The joint TweetChat with @WomenInThoracic will be 2/26/18 at 8 pm ET. To participate, be sure to follow the moderator for this chat, @maraantonoff, and to tag all of your tweets with the hashtag #AWSChat.

Dr. Mara Antonoff is a mother of 4 and Assistant Professor in Thoracic and Cardiovascular Surgery at the University of Texas MD Anderson Cancer Center. She is the Website Editor and Social Media Director for Women in Thoracic Surgery. At MD Anderson, Dr. Antonoff is also the Associate Program Director for the Thoracic Surgery Training Program. Her twitter handle is @MaraAntonoff.

Dr. Virginia Litle is a mother of 3 and Professor of Surgery at Boston University School of Medicine. She is a Past President of the Women in Thoracic Surgery. At BU, Dr. Litle holds the titles of Director of the Center of Minimally Invasive Esophageal Therapies; Director of the Barrett’s Esophageal Program; and Director of Thoracic Surgery Clinical Research. Her twitter handle is @WtsPres

5 Replies to “Parental Leave for Surgeons”

  1. I agree that surgeons should be supported in and out of the operating room because they’re people too. They work really hard to save lives and deserve to be taken care of in turn.
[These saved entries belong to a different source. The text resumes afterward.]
==> config.mk <==
export PLATFORM = sky130hd
export DESIGN_NAME = count_clamp_window_smoother_unit
export DESIGN_NICKNAME = d
export VERILOG_FILES = /design/src/cwsm_pkg.sv /design/src/cwsm_ram.sv /design/src/cwsm_front.sv /design/src/cwsm_cmd_fifo.sv /design/src/cwsm_back.sv /design/src/count_clamp_window_smoother_unit.sv
export SDC_FILE = /design/constraint.sdc
export NUM_CORES = 1
export LEC_CHECK = 0
export BUFFER_PORTS_ARGS = -buffer_cell sky130_fd_sc_hd__buf_2
export CAP_MARGIN = 20
export CORE_UTILIZATION = 55
export CTS_CLUSTER_DIAMETER = 50
export DETAILED_ROUTE_END_ITERATION = 7
export PLACE_DENSITY_LB_ADDON = 0.08
export SLEW_MARGIN = 20
export SYNTH_ARGS = -nofsm -noshare
export SYNTH_HDL_FRONTEND = slang
export SYNTH_SLANG_ARGS = --single-unit
==> constraint.sdc <==
create_clock -name clk -period 9.8 [get_ports clk]
set_input_delay 1.96 -clock clk [delete_from_list [all_inputs] [get_ports clk]]
set_output_delay 1.96 -clock clk [all_outputs]
set_load 0.02 [all_outputs]
==> src/cwsm_pkg.sv <==
// Shared types, widths and helpers for the clamped window smoother.
// Used by every module of the block except cwsm_ram; depends on nothing.
package cwsm_pkg;

    localparam int CNT_W       = 16;
    localparam int MAX_WINDOW  = 32;
    localparam int IDX_W       = (MAX_WINDOW > 1) ? $clog2(MAX_WINDOW) : 1;
    localparam int WIN_W       = $clog2(MAX_WINDOW + 1);
    localparam int SUM_W       = CNT_W + $clog2(MAX_WINDOW);
    localparam int PSUM_W      = WIN_W + 1;
    localparam int TDATA_W     = ((CNT_W + 7) / 8) * 8;
    localparam int CFG_W       = 16;
    localparam int CFG_ADDR_W  = 1;
    localparam int WS_W        = 6;
    localparam int QDEPTH      = 2;
    localparam int QPTR_W      = (QDEPTH > 1) ? $clog2(QDEPTH) : 1;
    localparam int QCNT_W      = $clog2(QDEPTH + 1);
    localparam int STEP_W      = (SUM_W > 1) ? $clog2(SUM_W) : 1;

    localparam logic [CFG_ADDR_W-1:0] REG_CEILING     = CFG_ADDR_W'(0);
    localparam logic [CFG_ADDR_W-1:0] REG_WINDOW_SIZE = CFG_ADDR_W'(1);

    localparam logic [CNT_W-1:0] CEILING_RST   = '1;
    localparam logic [WIN_W-1:0] WINDOW_RST    = WIN_W'(1);

    typedef enum logic {
        CMD_AVG,
        CMD_FLUSH
    } cmd_kind_t;

    // len is the divisor for an average and the entry count for a flush
    typedef struct packed {
        cmd_kind_t          kind;
        logic [SUM_W-1:0]   sum;
        logic [WIN_W-1:0]   len;
        logic [IDX_W-1:0]   start;
    } cmd_t;

    typedef struct packed {
        logic flush_done;
    } back_status_t;

    typedef enum logic [2:0] {
        BK_IDLE,
        BK_DIV,
        BK_HOLD,
        BK_FL_ADDR,
        BK_FL_DATA
    } back_state_t;

    // slot arithmetic modulo MAX_WINDOW; b never exceeds MAX_WINDOW
    function automatic logic [IDX_W-1:0] idx_add(input logic [IDX_W-1:0] a,
                                                 input logic [WIN_W-1:0] b);
        logic [PSUM_W-1:0] s;
        s = PSUM_W'(a) + PSUM_W'(b);
        if (s >= PSUM_W'(MAX_WINDOW))
        begin
            s = s - PSUM_W'(MAX_WINDOW);
        end
        return s[IDX_W-1:0];
    endfunction

endpackage

==> src/cwsm_ram.sv <==
// Generic single-write, single-read RAM with registered read data.
// Stands alone; no package needed.
module cwsm_ram #(
    parameter int WIDTH = 16,
    parameter int DEPTH = 32,
    localparam int AW = (DEPTH > 1) ? $clog2(DEPTH) : 1
) (
    input  logic             clk,
    input  logic             we,
    input  logic [AW-1:0]    waddr,
    input  logic [WIDTH-1:0] wdata,
    input  logic [AW-1:0]    raddr,
    output logic [WIDTH-1:0] rdata
);

    logic [WIDTH-1:0] mem_reg [DEPTH];

    always_ff @(posedge clk)
    begin
        if (we)
        begin
            mem_reg[waddr] <= wdata;
        end
        rdata <= mem_reg[raddr];
    end

endmodule

==> src/cwsm_front.sv <==
// Front end: config registers, clamp, delay-line writes, running sum.
// Issues average and flush commands into the queue. Uses cwsm_pkg.
module cwsm_front (
    input  logic                             clk,
    input  logic                             rst_n,
    input  logic                             cfg_we,
    input  logic [cwsm_pkg::CFG_ADDR_W-1:0]  cfg_addr,
    input  logic [cwsm_pkg::CFG_W-1:0]       cfg_wdata,
    input  logic                             in_valid,
    output logic                             in_ready,
    input  logic [cwsm_pkg::CNT_W-1:0]       in_count,
    input  logic                             in_last,
    output logic                             wr_en,
    output logic [cwsm_pkg::IDX_W-1:0]       wr_addr,
    output logic [cwsm_pkg::CNT_W-1:0]       wr_data,
    output logic [cwsm_pkg::IDX_W-1:0]       rd_addr,
    input  logic [cwsm_pkg::CNT_W-1:0]       rd_data,
    output logic                             q_push,
    output cwsm_pkg::cmd_t                   q_cmd,
    input  logic                             q_ready,
    input  cwsm_pkg::back_status_t           status
);

    logic [cwsm_pkg::CNT_W-1:0] ceiling_reg, ceiling_next;
    logic [cwsm_pkg::WIN_W-1:0] win_reg, win_next;
    logic [cwsm_pkg::IDX_W-1:0] oldest_reg, oldest_next;
    logic [cwsm_pkg::WIN_W-1:0] fill_reg, fill_next;
    logic [cwsm_pkg::SUM_W-1:0] sum_reg, sum_next;
    logic                       flush_pend_reg, flush_pend_next;
    logic                       fwd_hit_reg, fwd_hit_next;
    logic [cwsm_pkg::CNT_W-1:0] fwd_data_reg;

    logic                       accept;
    logic [cwsm_pkg::CNT_W-1:0] clamped;
    logic [cwsm_pkg::WIN_W-1:0] fill_after;
    logic [cwsm_pkg::SUM_W-1:0] sum_after;
    logic [cwsm_pkg::CNT_W-1:0] old_val;
    logic [cwsm_pkg::WS_W-1:0]  ws;
    logic [cwsm_pkg::WIN_W-1:0] eff_win;

    assign in_ready = !flush_pend_reg && q_ready;
    assign accept   = in_valid && in_ready;

    assign clamped    = (in_count > ceiling_reg) ? ceiling_reg : in_count;
    assign fill_after = fill_reg + cwsm_pkg::WIN_W'(1);
    assign sum_after  = sum_reg + cwsm_pkg::SUM_W'(clamped);

    // with nothing pending the oldest entry is the word arriving now
    assign old_val = (fill_reg == '0) ? clamped :
                     (fwd_hit_reg ? fwd_data_reg : rd_data);

    assign ws = cfg_wdata[cwsm_pkg::WS_W-1:0];

    always_comb
    begin
        if (ws == '0)
        begin
            eff_win = cwsm_pkg::WIN_W'(1);
        end
        else if (cwsm_pkg::PSUM_W'(ws) > cwsm_pkg::PSUM_W'(cwsm_pkg::MAX_WINDOW))
        begin
            eff_win = cwsm_pkg::WIN_W'(cwsm_pkg::MAX_WINDOW);
        end
        else
        begin
            eff_win = cwsm_pkg::WIN_W'(ws);
        end
    end

    always_comb
    begin
        ceiling_next    = ceiling_reg;
        win_next        = win_reg;
        oldest_next     = oldest_reg;
        fill_next       = fill_reg;
        sum_next        = sum_reg;
        flush_pend_next = flush_pend_reg;
        q_push          = 1'b0;
        q_cmd           = '{kind: cwsm_pkg::CMD_AVG, sum: sum_after, len: win_reg,
                            start: oldest_reg};
        wr_en           = accept;
        wr_addr         = cwsm_pkg::idx_add(oldest_reg, fill_reg);
        wr_data         = clamped;

        if (status.flush_done)
        begin
            flush_pend_next = 1'b0;
        end

        if (accept)
        begin
            if (in_last)
            begin
                q_push          = 1'b1;
                q_cmd.kind      = cwsm_pkg::CMD_FLUSH;
                q_cmd.len       = fill_after;
                fill_next       = '0;
                sum_next        = '0;
                flush_pend_next = 1'b1;
            end
            else if (fill_after >= win_reg)
            begin
                q_push      = 1'b1;
                sum_next    = sum_after - cwsm_pkg::SUM_W'(old_val);
                fill_next   = fill_reg;
                oldest_next = cwsm_pkg::idx_add(oldest_reg, cwsm_pkg::WIN_W'(1));
            end
            else
            begin
                fill_next = fill_after;
                sum_next  = sum_after;
            end
        end

        if (cfg_we)
        begin
            unique case (cfg_addr)
                cwsm_pkg::REG_CEILING:
                begin
                    ceiling_next = cfg_wdata[cwsm_pkg::CNT_W-1:0];
                end
                cwsm_pkg::REG_WINDOW_SIZE:
                begin
                    win_next  = eff_win;
                    fill_next = '0;
                    sum_next  = '0;
                end
                default:
                begin
                    ceiling_next = ceiling_reg;
                end
            endcase
        end
    end

    // prefetch the oldest entry for the next word; forward a same-cycle write
    assign rd_addr      = oldest_next;
    assign fwd_hit_next = wr_en && (wr_addr == rd_addr);

    always_ff @(posedge clk or negedge rst_n)
    begin
        if (!rst_n)
        begin
            ceiling_reg    <= cwsm_pkg::CEILING_RST;
            win_reg        <= cwsm_pkg::WINDOW_RST;
            oldest_reg     <= '0;
            fill_reg       <= '0;
            sum_reg        <= '0;
            flush_pend_reg <= 1'b0;
            fwd_hit_reg    <= 1'b0;
        end
        else
        begin
            ceiling_reg    <= ceiling_next;
            win_reg        <= win_next;
            oldest_reg     <= oldest_next;
            fill_reg       <= fill_next;
            sum_reg        <= sum_next;
            flush_pend_reg <= flush_pend_next;
            fwd_hit_reg    <= fwd_hit_next;
        end
    end

    always_ff @(posedge clk)
    begin
        fwd_data_reg <= wr_data;
    end

endmodule

==> src/cwsm_cmd_fifo.sv <==
// Short command queue between front and back end.
// Holds cmd_t entries from cwsm_pkg.
module cwsm_cmd_fifo (
    input  logic            clk,
    input  logic            rst_n,
    input  logic            push,
    input  cwsm_pkg::cmd_t  push_cmd,
    output logic            push_ready,
    input  logic            pop,
    output cwsm_pkg::cmd_t  pop_cmd,
    output logic            pop_valid
);

    cwsm_pkg::cmd_t              entry_reg [cwsm_pkg::QDEPTH];
    logic [cwsm_pkg::QPTR_W-1:0] wr_ptr_reg, wr_ptr_next;
    logic [cwsm_pkg::QPTR_W-1:0] rd_ptr_reg, rd_ptr_next;
    logic [cwsm_pkg::QCNT_W-1:0] cnt_reg, cnt_next;

    function automatic logic [cwsm_pkg::QPTR_W-1:0] ptr_inc(
        input logic [cwsm_pkg::QPTR_W-1:0] p);
        if (p == cwsm_pkg::QPTR_W'(cwsm_pkg::QDEPTH - 1))
        begin
            return '0;
        end
        return p + cwsm_pkg::QPTR_W'(1);
    endfunction

    assign push_ready = (cnt_reg != cwsm_pkg::QCNT_W'(cwsm_pkg::QDEPTH));
    assign pop_valid  = (cnt_reg != '0);
    assign pop_cmd    = entry_reg[rd_ptr_reg];

    always_comb
    begin
        wr_ptr_next = (push && push_ready) ? ptr_inc(wr_ptr_reg) : wr_ptr_reg;
        rd_ptr_next = (pop && pop_valid) ? ptr_inc(rd_ptr_reg) : rd_ptr_reg;
        cnt_next    = cnt_reg;
        if ((push && push_ready) && !(pop && pop_valid))
        begin
            cnt_next = cnt_reg + cwsm_pkg::QCNT_W'(1);
        end
        else if (!(push && push_ready) && (pop && pop_valid))
        begin
            cnt_next = cnt_reg - cwsm_pkg::QCNT_W'(1);
        end
    end

    always_ff @(posedge clk or negedge rst_n)
    begin
        if (!rst_n)
        begin
            wr_ptr_reg <= '0;
            rd_ptr_reg <= '0;
            cnt_reg    <= '0;
        end
        else
        begin
            wr_ptr_reg <= wr_ptr_next;
            rd_ptr_reg <= rd_ptr_next;
            cnt_reg    <= cnt_next;
        end
    end

    always_ff @(posedge clk)
    begin
        if (push && push_ready)
        begin
            entry_reg[wr_ptr_reg] <= push_cmd;
        end
    end

endmodule

==> src/cwsm_back.sv <==
// Back end: bit-serial divider for window averages and flush sequencer.
// Owns the output register. Uses cwsm_pkg.
module cwsm_back (
    input  logic                        clk,
    input  logic                        rst_n,
    input  logic                        q_valid,
    input  cwsm_pkg::cmd_t              q_cmd,
    output logic                        q_pop,
    output logic [cwsm_pkg::IDX_W-1:0]  rd_addr,
    input  logic [cwsm_pkg::CNT_W-1:0]  rd_data,
    output cwsm_pkg::back_status_t      status,
    output logic                        out_valid,
    input  logic                        out_ready,
    output logic [cwsm_pkg::CNT_W-1:0]  out_value,
    output logic                        out_smoothed,
    output logic                        out_last
);

    cwsm_pkg::back_state_t state_reg, state_next;

    logic [cwsm_pkg::SUM_W-1:0]  num_reg, num_next;
    logic [cwsm_pkg::WIN_W-1:0]  den_reg, den_next;
    logic [cwsm_pkg::PSUM_W-1:0] rem_reg, rem_next;
    logic [cwsm_pkg::CNT_W-1:0]  quo_reg, quo_next;
    logic [cwsm_pkg::STEP_W-1:0] step_reg, step_next;
    logic [cwsm_pkg::IDX_W-1:0]  fl_idx_reg, fl_idx_next;
    logic [cwsm_pkg::WIN_W-1:0]  fl_cnt_reg, fl_cnt_next;

    logic                        out_valid_reg, out_valid_next;
    logic [cwsm_pkg::CNT_W-1:0]  out_value_reg, out_value_next;
    logic                        out_smoothed_reg, out_smoothed_next;
    logic                        out_last_reg, out_last_next;

    logic                        out_free;
    logic                        div_done;
    logic                        fl_final;
    logic [cwsm_pkg::PSUM_W-1:0] trial;
    logic                        qbit;

    assign out_free = !out_valid_reg || out_ready;
    assign div_done = (step_reg == cwsm_pkg::STEP_W'(cwsm_pkg::SUM_W - 1));
    assign fl_final = (fl_cnt_reg == cwsm_pkg::WIN_W'(1));
    assign trial    = {rem_reg[cwsm_pkg::PSUM_W-2:0], num_reg[cwsm_pkg::SUM_W-1]};
    assign qbit     = (trial >= cwsm_pkg::PSUM_W'(den_reg));
    assign rd_addr  = fl_idx_reg;

    always_comb
    begin
        state_next = state_reg;
        unique case (state_reg)
            cwsm_pkg::BK_IDLE:
            begin
                if (q_valid)
                begin
                    state_next = (q_cmd.kind == cwsm_pkg::CMD_AVG) ?
                                 cwsm_pkg::BK_DIV : cwsm_pkg::BK_FL_ADDR;
                end
            end
            cwsm_pkg::BK_DIV:
            begin
                if (div_done)
                begin
                    state_next = cwsm_pkg::BK_HOLD;
                end
            end
            cwsm_pkg::BK_HOLD:
            begin
                if (out_free)
                begin
                    state_next = cwsm_pkg::BK_IDLE;
                end
            end
            cwsm_pkg::BK_FL_ADDR:
            begin
                state_next = cwsm_pkg::BK_FL_DATA;
            end
            cwsm_pkg::BK_FL_DATA:
            begin
                if (out_free)
                begin
                    state_next = fl_final ? cwsm_pkg::BK_IDLE : cwsm_pkg::BK_FL_ADDR;
                end
            end
            default:
            begin
                state_next = cwsm_pkg::BK_IDLE;
            end
        endcase
    end

    always_comb
    begin
        q_pop             = 1'b0;
        status.flush_done = 1'b0;
        num_next          = num_reg;
        den_next          = den_reg;
        rem_next          = rem_reg;
        quo_next          = quo_reg;
        step_next         = step_reg;
        fl_idx_next       = fl_idx_reg;
        fl_cnt_next       = fl_cnt_reg;
        out_valid_next    = out_valid_reg && !out_ready;
        out_value_next    = out_value_reg;
        out_smoothed_next = out_smoothed_reg;
        out_last_next     = out_last_reg;

        unique case (state_reg)
            cwsm_pkg::BK_IDLE:
            begin
                if (q_valid)
                begin
                    q_pop       = 1'b1;
                    num_next    = q_cmd.sum;
                    den_next    = q_cmd.len;
                    rem_next    = '0;
                    step_next   = '0;
                    fl_idx_next = q_cmd.start;
                    fl_cnt_next = q_cmd.len;
                end
            end
            cwsm_pkg::BK_DIV:
            begin
                // one restoring step per cycle, numerator MSB first
                rem_next  = qbit ? (trial - cwsm_pkg::PSUM_W'(den_reg)) : trial;
                quo_next  = {quo_reg[cwsm_pkg::CNT_W-2:0], qbit};
                num_next  = {num_reg[cwsm_pkg::SUM_W-2:0], 1'b0};
                step_next = step_reg + cwsm_pkg::STEP_W'(1);
            end
            cwsm_pkg::BK_HOLD:
            begin
                if (out_free)
                begin
                    out_valid_next    = 1'b1;
                    out_value_next    = quo_reg;
                    out_smoothed_next = 1'b1;
                    out_last_next     = 1'b0;
                end
            end
            cwsm_pkg::BK_FL_ADDR:
            begin
                fl_idx_next = fl_idx_reg;
            end
            cwsm_pkg::BK_FL_DATA:
            begin
                if (out_free)
                begin
                    out_valid_next    = 1'b1;
                    out_value_next    = rd_data;
                    out_smoothed_next = 1'b0;
                    out_last_next     = fl_final;
                    fl_idx_next       = cwsm_pkg::idx_add(fl_idx_reg, cwsm_pkg::WIN_W'(1));
                    fl_cnt_next       = fl_cnt_reg - cwsm_pkg::WIN_W'(1);
                    status.flush_done = fl_final;
                end
            end
            default:
            begin
                q_pop = 1'b0;
            end
        endcase
    end

    always_ff @(posedge clk or negedge rst_n)
    begin
        if (!rst_n)
        begin
            state_reg     <= cwsm_pkg::BK_IDLE;
            out_valid_reg <= 1'b0;
            step_reg      <= '0;
            fl_cnt_reg    <= '0;
        end
        else
        begin
            state_reg     <= state_next;
            out_valid_reg <= out_valid_next;
            step_reg      <= step_next;
            fl_cnt_reg    <= fl_cnt_next;
        end
    end

    always_ff @(posedge clk)
    begin
        num_reg          <= num_next;
        den_reg          <= den_next;
        rem_reg          <= rem_next;
        quo_reg          <= quo_next;
        fl_idx_reg       <= fl_idx_next;
        out_value_reg    <= out_value_next;
        out_smoothed_reg <= out_smoothed_next;
        out_last_reg     <= out_last_next;
    end

    assign out_valid    = out_valid_reg;
    assign out_value    = out_value_reg;
    assign out_smoothed = out_smoothed_reg;
    assign out_last     = out_last_reg;

endmodule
I’m thinking of going to medical school, so it would be nice to know that the profession I want to go into has good benefits.

    1. I’m a medical student and I have always dreamed of becoming a neurosurgeon. As a woman, there a many obstacles but the one that stands out the most I’d that I might not be able to raise the way I would prefer. In my family, it’s a tradition for us to have many children but I’m not sure if that will be possible with a neurosurgeon work load. This is why I support this blog completely as it gives me an opportunity to learn from other people’s experiences. Thank you!